● **PROMPT**
Once you have read the entries below, repeat all of them exactly.

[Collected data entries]
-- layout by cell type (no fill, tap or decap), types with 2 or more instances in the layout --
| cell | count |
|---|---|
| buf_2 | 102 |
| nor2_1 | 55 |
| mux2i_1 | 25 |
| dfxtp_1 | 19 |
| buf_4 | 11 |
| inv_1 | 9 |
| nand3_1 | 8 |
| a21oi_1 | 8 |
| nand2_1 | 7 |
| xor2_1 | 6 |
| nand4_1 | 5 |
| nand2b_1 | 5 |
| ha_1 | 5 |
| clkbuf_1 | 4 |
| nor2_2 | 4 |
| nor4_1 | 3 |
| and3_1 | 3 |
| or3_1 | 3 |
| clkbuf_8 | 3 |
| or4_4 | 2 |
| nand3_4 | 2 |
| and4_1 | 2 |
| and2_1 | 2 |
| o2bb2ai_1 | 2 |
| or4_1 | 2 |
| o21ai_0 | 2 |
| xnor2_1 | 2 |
===== config.mk =====
export PLATFORM = sky130hd
export DESIGN_NAME = pc_gen
export DESIGN_NICKNAME = d
export VERILOG_FILES = /design/src/rtl/pc_gen.sv
export SDC_FILE = /design/constraint.sdc
export NUM_CORES = 1
export LEC_CHECK = 0
export CAP_MARGIN = 20
export CORE_MARGIN = 10
export CORE_UTILIZATION = 35
export DETAILED_ROUTE_END_ITERATION = 8
export SETUP_SLACK_MARGIN = 0.1
export SYNTH_ARGS = -nofsm -noshare
export SYNTH_HDL_FRONTEND = slang
export SYNTH_SLANG_ARGS = --single-unit

===== constraint.sdc =====
create_clock -name clk -period 12.7 [get_ports clk]
set_input_delay 2.54 -clock clk [delete_from_list [all_inputs] [get_ports clk]]
set_output_delay 2.54 -clock clk [all_outputs]
set_load 0.1 [all_outputs]
<file path="config.mk">
export PLATFORM = sky130hd
export DESIGN_NAME = shift_pipe
export DESIGN_NICKNAME = d
export VERILOG_FILES = /design/src/rtl/shift_pkg.sv /design/src/rtl/shift_level.sv /design/src/rtl/shift_pipe.sv
export SDC_FILE = /design/constraint.sdc
export NUM_CORES = 1
export LEC_CHECK = 0
export CAP_MARGIN = 20
export CORE_MARGIN = 3
export CORE_UTILIZATION = 40
export CTS_BUF_LIST = sky130_fd_sc_hd__clkbuf_4 sky130_fd_sc_hd__clkbuf_8
export CTS_CLUSTER_SIZE = 14
export DETAILED_ROUTE_END_ITERATION = 16
export GPL_ROUTABILITY_DRIVEN = 0
export PLACE_DENSITY_LB_ADDON = 0.12
export SYNTH_ARGS = -nofsm -noshare
export SYNTH_HDL_FRONTEND = slang
export SYNTH_SLANG_ARGS = --single-unit
</file>
<file path="constraint.sdc">
create_clock -name clk_i -period 9.2 [get_ports clk_i]
set_input_delay 2.76 -clock clk_i [delete_from_list [all_inputs] [get_ports clk_i]]
set_output_delay 2.76 -clock clk_i [all_outputs]
set_load 0.01 [all_outputs]
</file>
### config.mk
export PLATFORM = sky130hd
export DESIGN_NAME = led_pulse_stretcher
export DESIGN_NICKNAME = d
export VERILOG_FILES = /design/src/rtl/blackjack_pkg.sv /design/src/rtl/cycle_timer.sv /design/src/rtl/led_pulse_stretcher.sv
export SDC_FILE = /design/constraint.sdc
export NUM_CORES = 1
export LEC_CHECK = 0
export ABC_AREA = 1
export CAP_MARGIN = 5
export CORE_MARGIN = 1.5
export CORE_UTILIZATION = 40
export CTS_BUF_LIST = sky130_fd_sc_hd__clkbuf_8
export DETAILED_ROUTE_END_ITERATION = 10
export PLACE_DENSITY = 0.69
export SYNTH_ARGS = -nofsm -noshare
export SYNTH_HDL_FRONTEND = slang
export SYNTH_SLANG_ARGS = --single-unit
### constraint.sdc
create_clock -name clk -period 1.6 [get_ports clk]
set_clock_uncertainty 0.2 [all_clocks]
set_input_delay 0.32 -clock clk [delete_from_list [all_inputs] [get_ports clk]]
set_output_delay 0.32 -clock clk [all_outputs]
set_load 0.02 [all_outputs]
### src/rtl/blackjack_pkg.sv
// Shared types and sizing helpers for the indicator/pulse blocks of the blackjack table.
// Holds the pulse FSM state encoding and the width helpers used for port and counter sizing.
package blackjack_pkg;

  typedef enum logic [1:0] {
    PS_IDLE = 2'd0,
    PS_HOLD = 2'd1,
    PS_GAP  = 2'd2
  } pulse_state_t;

  // Bits needed to hold 0..max_pending.
  function automatic int pend_width(input int max_pending);
    if (max_pending < 1) return 1;
    return $clog2(max_pending + 1);
  endfunction

  // Bits needed for a down-counter loaded with at most max(hold, gap)-1.
  function automatic int timer_width(input int hold, input int gap);
    int m;
    m = (hold > gap) ? hold : gap;
    if (m < 2) return 1;
    return $clog2(m);
  endfunction

endpackage

### src/rtl/cycle_timer.sv
// Loadable down-counter that stops at zero; zero flags the last cycle of a timed phase.
module cycle_timer #(
  parameter int W = 2
) (
  input  logic         clk,
  input  logic         rst_n,
  input  logic         load,
  input  logic [W-1:0] load_val,
  output logic         zero
);

  logic [W-1:0] r_count;

  always_ff @(posedge clk or negedge rst_n) begin
    if (!rst_n) begin
      r_count <= '0;
    end else if (load) begin
      r_count <= load_val;
    end else if (r_count != '0) begin
      r_count <= r_count - W'(1);
    end
  end

  assign zero = (r_count == '0);

endmodule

● **OUTPUT OF THE EXERCISE**
-- layout by cell type (no fill, tap or decap), types with 2 or more instances in the layout --
| cell | count |
|---|---|
| buf_2 | 102 |
| nor2_1 | 55 |
| mux2i_1 | 25 |
| dfxtp_1 | 19 |
| buf_4 | 11 |
| inv_1 | 9 |
| nand3_1 | 8 |
| a21oi_1 | 8 |
| nand2_1 | 7 |
| xor2_1 | 6 |
| nand4_1 | 5 |
| nand2b_1 | 5 |
| ha_1 | 5 |
| clkbuf_1 | 4 |
| nor2_2 | 4 |
| nor4_1 | 3 |
| and3_1 | 3 |
| or3_1 | 3 |
| clkbuf_8 | 3 |
| or4_4 | 2 |
| nand3_4 | 2 |
| and4_1 | 2 |
| and2_1 | 2 |
| o2bb2ai_1 | 2 |
| or4_1 | 2 |
| o21ai_0 | 2 |
| xnor2_1 | 2 |
===== config.mk =====
export PLATFORM = sky130hd
export DESIGN_NAME = pc_gen
export DESIGN_NICKNAME = d
export VERILOG_FILES = /design/src/rtl/pc_gen.sv
export SDC_FILE = /design/constraint.sdc
export NUM_CORES = 1
export LEC_CHECK = 0
export CAP_MARGIN = 20
export CORE_MARGIN = 10
export CORE_UTILIZATION = 35
export DETAILED_ROUTE_END_ITERATION = 8
export SETUP_SLACK_MARGIN = 0.1
export SYNTH_ARGS = -nofsm -noshare
export SYNTH_HDL_FRONTEND = slang
export SYNTH_SLANG_ARGS = --single-unit

===== constraint.sdc =====
create_clock -name clk -period 12.7 [get_ports clk]
set_input_delay 2.54 -clock clk [delete_from_list [all_inputs] [get_ports clk]]
set_output_delay 2.54 -clock clk [all_outputs]
set_load 0.1 [all_outputs]
<file path="config.mk">
export PLATFORM = sky130hd
export DESIGN_NAME = shift_pipe
export DESIGN_NICKNAME = d
export VERILOG_FILES = /design/src/rtl/shift_pkg.sv /design/src/rtl/shift_level.sv /design/src/rtl/shift_pipe.sv
export SDC_FILE = /design/constraint.sdc
export NUM_CORES = 1
export LEC_CHECK = 0
export CAP_MARGIN = 20
export CORE_MARGIN = 3
export CORE_UTILIZATION = 40
export CTS_BUF_LIST = sky130_fd_sc_hd__clkbuf_4 sky130_fd_sc_hd__clkbuf_8
export CTS_CLUSTER_SIZE = 14
export DETAILED_ROUTE_END_ITERATION = 16
export GPL_ROUTABILITY_DRIVEN = 0
export PLACE_DENSITY_LB_ADDON = 0.12
export SYNTH_ARGS = -nofsm -noshare
export SYNTH_HDL_FRONTEND = slang
export SYNTH_SLANG_ARGS = --single-unit
</file>
<file path="constraint.sdc">
create_clock -name clk_i -period 9.2 [get_ports clk_i]
set_input_delay 2.76 -clock clk_i [delete_from_list [all_inputs] [get_ports clk_i]]
set_output_delay 2.76 -clock clk_i [all_outputs]
set_load 0.01 [all_outputs]
</file>
### config.mk
export PLATFORM = sky130hd
export DESIGN_NAME = led_pulse_stretcher
export DESIGN_NICKNAME = d
export VERILOG_FILES = /design/src/rtl/blackjack_pkg.sv /design/src/rtl/cycle_timer.sv /design/src/rtl/led_pulse_stretcher.sv
export SDC_FILE = /design/constraint.sdc
export NUM_CORES = 1
export LEC_CHECK = 0
export ABC_AREA = 1
export CAP_MARGIN = 5
export CORE_MARGIN = 1.5
export CORE_UTILIZATION = 40
export CTS_BUF_LIST = sky130_fd_sc_hd__clkbuf_8
export DETAILED_ROUTE_END_ITERATION = 10
export PLACE_DENSITY = 0.69
export SYNTH_ARGS = -nofsm -noshare
export SYNTH_HDL_FRONTEND = slang
export SYNTH_SLANG_ARGS = --single-unit
### constraint.sdc
create_clock -name clk -period 1.6 [get_ports clk]
set_clock_uncertainty 0.2 [all_clocks]
set_input_delay 0.32 -clock clk [delete_from_list [all_inputs] [get_ports clk]]
set_output_delay 0.32 -clock clk [all_outputs]
set_load 0.02 [all_outputs]
### src/rtl/blackjack_pkg.sv
// Shared types and sizing helpers for the indicator/pulse blocks of the blackjack table.
// Holds the pulse FSM state encoding and the width helpers used for port and counter sizing.
package blackjack_pkg;

  typedef enum logic [1:0] {
    PS_IDLE = 2'd0,
    PS_HOLD = 2'd1,
    PS_GAP  = 2'd2
  } pulse_state_t;

  // Bits needed to hold 0..max_pending.
  function automatic int pend_width(input int max_pending);
    if (max_pending < 1) return 1;
    return $clog2(max_pending + 1);
  endfunction

  // Bits needed for a down-counter loaded with at most max(hold, gap)-1.
  function automatic int timer_width(input int hold, input int gap);
    int m;
    m = (hold > gap) ? hold : gap;
    if (m < 2) return 1;
    return $clog2(m);
  endfunction

endpackage

### src/rtl/cycle_timer.sv
// Loadable down-counter that stops at zero; zero flags the last cycle of a timed phase.
module cycle_timer #(
  parameter int W = 2
) (
  input  logic         clk,
  input  logic         rst_n,
  input  logic         load,
  input  logic [W-1:0] load_val,
  output logic         zero
);

  logic [W-1:0] r_count;

  always_ff @(posedge clk or negedge rst_n) begin
    if (!rst_n) begin
      r_count <= '0;
    end else if (load) begin
      r_count <= load_val;
    end else if (r_count != '0) begin
      r_count <= r_count - W'(1);
    end
  end

  assign zero = (r_count == '0);

endmodule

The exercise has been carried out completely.